Approximately 150 individuals buying or selling drugs or weapons on the dark web were arrested globally in one of the largest operations ever against this hidden part of the internet, according to officials from European police agency Europol and the U.S. Department of Justice on Tuesday. Europol also reported the seizure of millions of euros in cash and bitcoin, along with drugs and weapons during this operation named "DarkHunTOR."
Europol explained that the operation was based on a series of separate but integrated steps taken in Australia, Bulgaria, France, Germany, Italy, the Netherlands, Switzerland, the United Kingdom, and the United States. This operation follows the dismantling of the "DarkMarket" platform in January, led by German police, which was presented at the time as the "largest" buying point in the electronic black market.
In the United States, about 65 people were arrested, while 47 were detained in Germany, 24 in the UK, four in Italy, four in the Netherlands, and others. Several of those arrested are considered "high-value targets" by Europol. Additionally, security forces seized €26.7 million in cash and cryptocurrencies, along with drugs including 25,000 ecstasy pills and 45 firearms.
In Italy, police also closed down two illegal markets called "DeepSea" and "Berlusconi," which together offered "over 100,000 listings for illegal products," according to Europol, which conducted the operation in coordination with the European judicial cooperation unit Europol.
A "treasure trove of evidence"
Europol noted that the arrest in January of the alleged operator of the "DarkMarket" platform, a 34-year-old Australian at the German-Danish border, "provided investigators globally with a treasure trove of evidence." The dismantling of the "DarkMarket," where various drugs, counterfeit currency, stolen or forged credit card information, unregistered phone chips, and even malware were sold, is associated with a September 2019 operation executed in Germany against a significant dark web site named "Cyberbunker," as reported by the prosecutor's office at that time.
This data center, established in a former NATO bunker in southwestern Germany, is suspected of having hosted several drug-selling platforms along with servers used for trafficking images involving child exploitation or cyberattacks. Since then, the European Cybercrime Center at Europol has been gathering information to identify key targets, according to the agency.

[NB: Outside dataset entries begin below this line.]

File: src/rtl/usr_pkg.sv
// usr_pkg: shared types and next-value logic for univ_shift_reg_p.
//   usr_mode_e  : 3-bit command code presented on the mode port
//   usr_state_e : burst sequencer state
//   usr_fn#(W)::usr_next : width-parameterised next-register-value helper
package usr_pkg;

    typedef enum logic [2:0] {
        HOLD  = 3'b000,
        SHR   = 3'b001,
        SHL   = 3'b010,
        LOAD  = 3'b011,
        ROR   = 3'b100,
        ROL   = 3'b101,
        ASR   = 3'b110,
        BURST = 3'b111
    } usr_mode_e;

    typedef enum logic {
        IDLE  = 1'b0,
        SHIFT = 1'b1
    } usr_state_e;

    // A class wrapper is the only way SV-2012 lets a package function take
    // its vector width as a parameter; it holds no data, only this function.
    virtual class usr_fn #(parameter int W = 8);
        static function logic [W-1:0] usr_next(
            input logic [W-1:0] q,
            input usr_mode_e    mode,
            input logic         d_l,
            input logic         d_r,
            input logic [W-1:0] par_in
        );
            logic [W-1:0] nxt;
            nxt = q;
            case (mode)
                SHR:     nxt = {d_l, q[W-1:1]};
                SHL:     nxt = {q[W-2:0], d_r};
                LOAD:    nxt = par_in;
                ROR:     nxt = {q[0], q[W-1:1]};
                ROL:     nxt = {q[W-2:0], q[W-1]};
                ASR:     nxt = {q[W-1], q[W-1:1]};
                BURST:   nxt = par_in;
                default: nxt = q;
            endcase
            return nxt;
        endfunction
    endclass

endpackage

The dark web, a parallel version of the internet where user anonymity is guaranteed, has faced increasing crackdowns in recent months from international police forces. Europol's Assistant Director of Operations, Jean-Philippe Lecouffe, stated on Tuesday that "the goal of such operations is to tell criminals operating on the dark web that the law enforcement community has the means and international partnerships to uncover them."
Additionally, U.S. Assistant Attorney General Lisa Monaco noted in a press conference in Washington that in the U.S. segment of the operation, 90% of the 200,000 pills seized contained counterfeit opioids and other extremely dangerous drugs such as fentanyl. A French cybercrime police officer told Agence France-Presse that the operation lasted for months. In France, for instance, "three individuals, two men and a woman, were arrested in June." Criminal assets worth €35,000 were confiscated. The three were managing a dark web site called "Le Monde parallèle" or "The Parallel World," with one acting as manager, another as coordinator, and the third responsible for securing transactions.

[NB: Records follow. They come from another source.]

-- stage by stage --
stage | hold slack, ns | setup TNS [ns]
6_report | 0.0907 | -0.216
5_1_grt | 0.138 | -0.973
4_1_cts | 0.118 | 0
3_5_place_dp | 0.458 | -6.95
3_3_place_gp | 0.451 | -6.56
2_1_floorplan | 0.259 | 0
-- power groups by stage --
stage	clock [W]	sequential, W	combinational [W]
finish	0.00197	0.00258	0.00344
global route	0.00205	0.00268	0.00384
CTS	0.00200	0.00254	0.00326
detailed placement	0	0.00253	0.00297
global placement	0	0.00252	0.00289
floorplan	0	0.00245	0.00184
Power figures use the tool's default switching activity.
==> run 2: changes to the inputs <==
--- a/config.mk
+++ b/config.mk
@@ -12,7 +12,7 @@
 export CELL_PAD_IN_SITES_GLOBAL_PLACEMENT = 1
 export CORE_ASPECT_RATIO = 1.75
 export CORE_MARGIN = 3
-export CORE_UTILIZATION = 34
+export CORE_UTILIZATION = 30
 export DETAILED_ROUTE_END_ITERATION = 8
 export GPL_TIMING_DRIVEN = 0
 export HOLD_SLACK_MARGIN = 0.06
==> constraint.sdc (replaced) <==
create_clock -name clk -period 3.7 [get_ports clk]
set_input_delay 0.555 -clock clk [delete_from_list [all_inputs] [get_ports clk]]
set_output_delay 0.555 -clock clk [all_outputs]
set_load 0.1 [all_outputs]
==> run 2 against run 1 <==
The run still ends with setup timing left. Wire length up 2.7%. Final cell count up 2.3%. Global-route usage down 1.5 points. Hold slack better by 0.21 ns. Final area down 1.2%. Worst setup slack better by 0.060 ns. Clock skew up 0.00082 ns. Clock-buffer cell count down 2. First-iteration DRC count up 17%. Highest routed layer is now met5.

The officer stated, "On this site that hosted 1,800 members, buyers and sellers exchanged drugs, forged documents, stolen credit cards, and hacking software." Rolf van Wegberg, a researcher in cybercrime at Delft University of Technology, believes that the operation represents a shift in police activity against suspected criminals active online. He told reporters at a Dutch official channel that "in the past, these types of operations aimed at arresting operators of such market spaces, but we are now seeing police forces targeting key sellers."